Model Dimension Reduction

Reduce model dimensions using Principal Component Analysis for memory efficiency.

def reduce_model(ft_model, target_dim):
    """
    Reduce model dimensions using PCA.
    
    Args:
        ft_model: FastText model object
        target_dim (int): Target dimension size (must be < current dimension)
        
    Returns:
        _FastText: New model with reduced dimensions
        
    Note:
        Dimension reduction may impact model quality but reduces memory usage
    """

Usage Example

import fasttext
import fasttext.util

# Load high-dimensional model
model = fasttext.load_model('cc.en.300.bin')
print(f"Original dimensions: {model.get_dimension()}")

# Reduce dimensions
reduced_model = fasttext.util.reduce_model(model, 100)
print(f"Reduced dimensions: {reduced_model.get_dimension()}")

# Compare performance
original_neighbors = model.get_nearest_neighbors('king', k=5)
reduced_neighbors = reduced_model.get_nearest_neighbors('king', k=5)

print("Original model neighbors:")
for score, word in original_neighbors:
    print(f"  {word}: {score:.4f}")

print("Reduced model neighbors:")
for score, word in reduced_neighbors:
    print(f"  {word}: {score:.4f}")

# Save reduced model
reduced_model.save_model('cc.en.100.reduced.bin')

Evaluation Utilities

Utility functions for model evaluation and metric calculation.

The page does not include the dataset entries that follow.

What follows belongs to an exercise in optimizing a design on an open flow for small area, a short achievable clock period and few clock cycles; a production flow would make more cautious choices.
The RTL was checked by simulation tests, not by an equivalence proof against the original design.
Power figures rest on the tool's default switching activity, not on a simulated workload.

## the reference run
==> flow/design.v <==
`default_nettype none
package ppu_pkg;
  localparam int ROWS   = 16;                  
  localparam int SPIKES = 16;                  
  typedef logic [$clog2(ROWS)-1:0]     row_id_t;      
  typedef logic [SPIKES-1:0]           spike_pat_t;   
  typedef logic [$clog2(SPIKES+1)-1:0] popcnt_t;      
  typedef logic [ROWS-1:0]             row_mask_t;    
  typedef struct packed {
    row_id_t    addr;
    spike_pat_t pattern;
  } tile_write_t;
  typedef struct packed {
    row_id_t row_id;
    logic    last;                             
  } row_query_t;
  typedef struct packed {
    row_id_t   row_id;
    logic      last;
    row_mask_t subset_mask;                    
  } match_t;
  typedef struct packed {
    row_id_t    row_id;
    row_id_t    prefix_id;                     
    spike_pat_t residual;
    logic       last;
  } task_t;
  typedef enum logic [1:0] {
    SEQ_IDLE,                                  
    SEQ_ISSUE,                                 
    SEQ_DRAIN                                  
  } seq_state_t;
endpackage
`default_nettype wire
`timescale 1ns/1ps
`default_nettype none
module ppu_top
(
  input  logic        clk,
  input  logic        rst_n,
  input  logic        tile_wr_valid,           
  output logic        tile_wr_ready,
  input  logic [19:0] tile_wr,                 
  input  logic        tile_start,              
  output logic        busy,
  output logic        tile_done,
  output logic        task_valid,              
  input  logic        task_ready,
  output logic [24:0] task_data                
);
  localparam int ROWS = 16;
  logic        rdy_q;                          
  logic        busy_q;
  logic        done_q;
  logic        tv_q;                           
  logic        mv_q;                           
  logic [4:0]  p_q;                            
  logic [24:0] t_q;                            
  logic        we, start_acc, en, stall, take_last;
  assign we        = tile_wr_valid && rdy_q;
  assign start_acc = tile_start && rdy_q;
  assign en        = !tv_q || task_ready;
  assign stall     = tv_q && !task_ready;
  assign take_last = tv_q && task_ready && t_q[0];
  logic        wv_q;
  logic [3:0]  wa_q;
  logic [15:0] wd_q;
  logic [3:0]  wk;                             
  logic [4:0]  wcnt;
  logic [15:0] fw;                             
  always_ff @(posedge clk) begin
    if (!rst_n) wv_q <= 1'b0;
    else        wv_q <= we;
    wa_q <= tile_wr[19:16];
    wd_q <= tile_wr[15:0];
  end
  always_comb
    for (int j = 0; j < ROWS; j++) fw[j] = wv_q && (wa_q == j);
  logic [15:0] pat [ROWS];
  always_ff @(posedge clk) begin
    for (int j = 0; j < ROWS; j++)
      if (fw[j]) pat[j] <= wd_q;
  end
  always_comb begin
    wcnt = '0;
    for (int b = 0; b < 16; b++) wcnt = wcnt + {4'd0, wd_q[b]};
  end
  assign wk = wcnt[3:0] - 4'd1;               
  logic [15:0] nz_q;                           
  logic [3:0]  pk_q [ROWS];                    
  always_ff @(posedge clk) begin
    if (!rst_n) nz_q <= '0;
    else if (wv_q) nz_q[wa_q] <= |wd_q;
  end
  always_ff @(posedge clk) begin
    for (int j = 0; j < ROWS; j++)
      if (fw[j]) pk_q[j] <= wk;
  end
  logic [15:0] qa;
  logic [15:0] hit_a;
  logic        hit_w;
  always_comb begin
    qa = fw[p_q[3:0]] ? wd_q : pat[p_q[3:0]];
    hit_w = ((wd_q & ~qa) == 16'h0);
    for (int j = 0; j < ROWS; j++)
      hit_a[j] = (fw[j] ? hit_w : ((pat[j] & ~qa) == 16'h0)) && (p_q[3:0] != j);
  end
  logic [15:0] hit_q;
  logic [15:0] q_q;
  logic [3:0]  row_q;
  always_ff @(posedge clk) begin
    hit_q <= hit_a;
    q_q   <= qa;
    row_q <= p_q[3:0];
  end
  logic        nzr;
  logic [15:0] cand, a1, a2, best;
  logic        found;
  logic [3:0]  best_id;
  logic [15:0] pbest;
  logic [15:0] res;
  logic        g3, g2, g1, h3, h2, h1;
  logic        seen;
  always_comb begin
    nzr  = nz_q[row_q];
    cand = hit_q & nz_q & {16{nzr}};
    g3 = 1'b0; g2 = 1'b0; g1 = 1'b0;
    for (int j = 0; j < ROWS; j++) begin
      g3 = g3 | (cand[j] && pk_q[j][3:2] == 2'd3);
      g2 = g2 | (cand[j] && pk_q[j][3:2] >= 2'd2);
      g1 = g1 | (cand[j] && pk_q[j][3:2] >= 2'd1);
    end
    for (int j = 0; j < ROWS; j++)
      a1[j] = cand[j] && (pk_q[j][3:2] == 2'd3 || !g3)
                      && (pk_q[j][3:2] >= 2'd2 || !g2)
                      && (pk_q[j][3:2] >= 2'd1 || !g1);
    h3 = 1'b0; h2 = 1'b0; h1 = 1'b0;
    for (int j = 0; j < ROWS; j++) begin
      h3 = h3 | (a1[j] && pk_q[j][1:0] == 2'd3);
      h2 = h2 | (a1[j] && pk_q[j][1:0] >= 2'd2);
      h1 = h1 | (a1[j] && pk_q[j][1:0] >= 2'd1);
    end
    for (int j = 0; j < ROWS; j++)
      a2[j] = a1[j] && (pk_q[j][1:0] == 2'd3 || !h3)
                    && (pk_q[j][1:0] >= 2'd2 || !h2)
                    && (pk_q[j][1:0] >= 2'd1 || !h1);
    seen = 1'b0;
    for (int j = 0; j < ROWS; j++) begin
      best[j] = a2[j] && !seen;
      seen    = seen | a2[j];
    end
    found   = |cand;
    best_id = '0;
    pbest   = '0;
    for (int j = 0; j < ROWS; j++) begin
      if (best[j]) best_id = best_id | j[3:0];
      pbest = pbest | (pat[j] & {16{best[j]}});
    end
    res = q_q & ~pbest & {16{nzr}};            
  end
  always_ff @(posedge clk) begin
    if (en) t_q <= {row_q, found ? best_id : row_q, res, row_q == 4'd15};
  end
  always_ff @(posedge clk) begin
    if (!rst_n) begin
      rdy_q  <= 1'b1;
      busy_q <= 1'b0;
      done_q <= 1'b0;
      tv_q   <= 1'b0;
      mv_q   <= 1'b0;
      p_q    <= '0;
    end else begin
      done_q <= take_last;
      if (start_acc) begin
        rdy_q  <= 1'b0;
        busy_q <= 1'b1;
        p_q    <= 5'd1;
        mv_q   <= 1'b1;                        
      end else if (!busy_q) begin
        p_q    <= '0;
        mv_q   <= 1'b0;
      end else if (stall) begin
        p_q    <= {1'b0, t_q[24:21]} + 5'd1;   
        mv_q   <= 1'b0;
      end else begin
        if (!p_q[4]) p_q <= p_q + 5'd1;
        mv_q   <= !p_q[4];
      end
      if (take_last) begin
        busy_q <= 1'b0;
        rdy_q  <= 1'b1;
      end
      if (en) tv_q <= mv_q && busy_q;
    end
  end
  assign tile_wr_ready = rdy_q;
  assign busy          = busy_q;
  assign tile_done     = done_q;
  assign task_valid    = tv_q;
  assign task_data     = t_q;
endmodule
`default_nettype wire
What follows belongs to an exercise in optimizing a design on an open flow for small area, a short achievable clock period and few clock cycles per item; a production flow would make more cautious choices.
Where RTL was checked, it was by simulation tests only, not by an equivalence proof against the original.
No activity file was given, so power comes from the tool's default toggle rates.

cedar:
==> flow/design.v <==
`timescale 1ns/1ns
`default_nettype none
module frame_memory (
  input  logic                                 clock,
  input  logic                                 wr_valid,
  input  logic [7-1:0]                wr_addr,
  input  logic [6-1:0]               wr_data,
  input  logic [16-1:0]               rd_sel,
  output logic [8*6-1:0]   rd_column
);
  localparam int COL_W = 8 * 6;
  logic [16*COL_W-1:0] storage;
  for (genvar a = 0; a < 16 * 8; a++) begin : g_word
    always_ff @(posedge clock) begin
      if (wr_valid && wr_addr == 7'(a)) begin
        storage[a*6 +: 6] <= wr_data;
      end
    end
  end
  always_comb begin
    rd_column = '0;
    for (int c = 0; c < 16; c++) begin
      rd_column = rd_column | (storage[c*COL_W +: COL_W] & {COL_W{rd_sel[c]}});
    end
  end
endmodule
`default_nettype wire
`timescale 1ns/1ns
`default_nettype none
module pixel_loader (
  input  logic                     clock,
  input  logic                     pix_write,
  input  logic [4-1:0]     pix_col,
  input  logic [3-1:0]     pix_row,
  input  logic [3*8-1:0] pix_rgb,
  output logic                     wr_valid,
  output logic [7-1:0]    wr_addr,
  output logic [6-1:0]   wr_data
);
  logic [8-1:0] grey;
  assign grey = (pix_rgb[23:16] >> 2) + (pix_rgb[15:8] >> 1) + (pix_rgb[7:0] >> 2);
  always_ff @(posedge clock) begin
    wr_valid <= pix_write;
    if (pix_write) begin
      wr_addr <= {pix_col, pix_row};
      wr_data <= grey[8-1:2];
    end
  end
endmodule
`default_nettype wire
`timescale 1ns/1ns
`default_nettype none
module column_fetch (
  input  logic                     clock,
  input  logic                     reset,
  input  logic                     start,
  input  logic                     wr_valid,
  input  logic [4-1:0]     wr_col,
  output logic                     busy,
  output logic [16-1:0]   rd_sel,
  output logic                     first_col,
  output logic                     mask_valid,
  output logic [4-1:0]     mask_col,
  output logic                     done
);
  localparam int N = 16;
  logic [N+1:0] sel;
  logic held_first;
  logic held_last;
  assign rd_sel    = sel[N-1:0];
  assign first_col = held_first;
  always_ff @(posedge clock) begin
    held_first <= sel[0];
    held_last  <= sel[N];
  end
  always_ff @(posedge clock) begin
    if (reset) begin
      busy       <= 1'b0;
      sel        <= (N+2)'(1);
      mask_valid <= 1'b0;
      done       <= 1'b0;
    end else if (!busy) begin
      mask_valid <= 1'b0;
      done       <= 1'b0;
      if (start) begin
        busy <= 1'b1;
        if (!(wr_valid && wr_col == '0)) sel <= sel << 1;
      end
    end else begin
      mask_valid <= !held_first;
      done       <= held_last;
      if (held_last) busy <= 1'b0;
      sel <= sel[N+1] ? (N+2)'(1) : sel << 1;
    end
  end
  always_ff @(posedge clock) begin
    mask_col <= mask_valid ? mask_col + 1'b1 : '0;
  end
endmodule
`default_nettype wire
`timescale 1ns/1ns
`default_nettype none
module blur_mask_stage (
  input  logic                               clock,
  input  logic [8*6-1:0] column,
  input  logic                               first_col,
  output logic [8-1:0]             mask_bits
);
  localparam int SW = 6;
  localparam logic [5:0] SAT = 6'(32 + 1);
  logic [5:0] side      [8];
  logic [1:0] extra     [8];
  logic [5:0] side_prev [8];
  logic [5:0] need      [8];
  logic [SW-1:0] q [8+2];
  logic [5:0] side_next [8];
  logic [1:0] extra_next [8];
  logic [7:0] part [8];
  always_comb begin
    q[0] = '0;
    q[8+1] = '0;
    for (int r = 0; r < 8; r++) q[r+1] = column[r*SW +: SW];
    for (int r = 0; r < 8; r++) begin
      side_next[r]  = 6'(q[r][5:2]) + 6'({q[r+1][5:2], q[r+1][1]}) + 6'(q[r+2][5:2]);
      extra_next[r] = 2'(q[r][1]) + 2'(q[r+1][0]) + 2'(q[r+2][1]);
      part[r] = 8'(first_col ? 6'd0 : side_prev[r]) + 8'({side[r], 1'b0}) + 8'(extra[r]);
    end
  end
  always_ff @(posedge clock) begin
    for (int r = 0; r < 8; r++) begin
      side[r]      <= side_next[r];
      extra[r]     <= extra_next[r];
      side_prev[r] <= side[r];
      need[r]      <= (part[r] >= 8'(SAT)) ? 6'd0 : SAT - part[r][5:0];
      mask_bits[r] <= (side[r] >= need[r]);
    end
  end
endmodule
`default_nettype wire
`timescale 1ns/1ns
`default_nettype none
module blur_mask_top (
  input  logic                     clock,
  input  logic                     reset,
  input  logic                     pix_write,
  input  logic [4-1:0]     pix_col,
  input  logic [3-1:0]     pix_row,
  input  logic [3*8-1:0] pix_rgb,
  input  logic                     start,
  output logic                     busy,
  output logic                     mask_valid,
  output logic [4-1:0]     mask_col,
  output logic [8-1:0]   mask_bits,
  output logic                     done
);
  logic                                wr_valid;
  logic [7-1:0]               wr_addr;
  logic [6-1:0]              wr_data;
  logic [16-1:0]              rd_sel;
  logic                                first_col;
  logic [8*6-1:0]  column;
  pixel_loader loader_i (
    .clock     (clock),
    .pix_write (pix_write),
    .pix_col   (pix_col),
    .pix_row   (pix_row),
    .pix_rgb   (pix_rgb),
    .wr_valid  (wr_valid),
    .wr_addr   (wr_addr),
    .wr_data   (wr_data)
  );
  frame_memory memory_i (
    .clock     (clock),
    .wr_valid  (wr_valid),
    .wr_addr   (wr_addr),
    .wr_data   (wr_data),
    .rd_sel    (rd_sel),
    .rd_column (column)
  );
  column_fetch fetch_i (
    .clock      (clock),
    .reset      (reset),
    .start      (start),
    .wr_valid   (wr_valid),
    .wr_col     (wr_addr[7-1:3]),
    .busy       (busy),
    .rd_sel     (rd_sel),
    .first_col  (first_col),
    .mask_valid (mask_valid),
    .mask_col   (mask_col),
    .done       (done)
  );
  blur_mask_stage stage_i (
    .clock     (clock),
    .column    (column),
    .first_col (first_col),
    .mask_bits (mask_bits)
  );
endmodule
`default_nettype wire
Settings: LEC_CHECK=0, CAP_MARGIN=20, CORE_MARGIN=2, CORE_UTILIZATION=40, SETUP_SLACK_MARGIN=3.5, SLEW_MARGIN=20; clock period 6.0 ns.
run.sh (not shown) runs the stock make flow with config.mk's settings and CLKGATE_MAP_FILE= SYNTH_SCRIPT=/design/flow/synth_recipe.tcl, a recipe that flattens the netlist after the stock synthesis.
Testbench counts of cedar, summed over its fixed seeds: cycles 7,008, frames 48.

def test(predictions, labels, k=1):
    """
    Calculate precision and recall from predictions and true labels.
    
    Args:
        predictions (list): List of prediction tuples (labels, probabilities)
        labels (list): List of true label lists for each sample
        k (int): Number of top predictions to consider (default: 1)
        
    Returns:
        tuple: (precision, recall) at k
    """

def find_nearest_neighbor(query, vectors, ban_set, cossims=None):
    """
    Find nearest vector to query, excluding banned items.
    
    Args:
        query (numpy.ndarray): Query vector
        vectors (numpy.ndarray): Matrix of candidate vectors
        ban_set (set): Set of indices to exclude from search
        cossims (numpy.ndarray, optional): Pre-computed cosine similarities
        
    Returns:
        int: Index of nearest neighbor
    """

Usage Example

import fasttext
import fasttext.util
import numpy as np

# Evaluate custom predictions
model = fasttext.load_model('classifier.bin')

# Generate predictions
test_texts = [
    "Great movie, loved it!",
    "Terrible film.",
    "It was okay."
]

predictions = []
true_labels = [
    ['__label__positive'],
    ['__label__negative'], 
    ['__label__neutral']
]

for text in test_texts:
    pred_labels, pred_probs = model.predict(text, k=3)
    predictions.append((pred_labels, pred_probs))

# Calculate metrics
precision, recall = fasttext.util.test(predictions, true_labels, k=1)
print(f"Custom evaluation - Precision: {precision:.4f}, Recall: {recall:.4f}")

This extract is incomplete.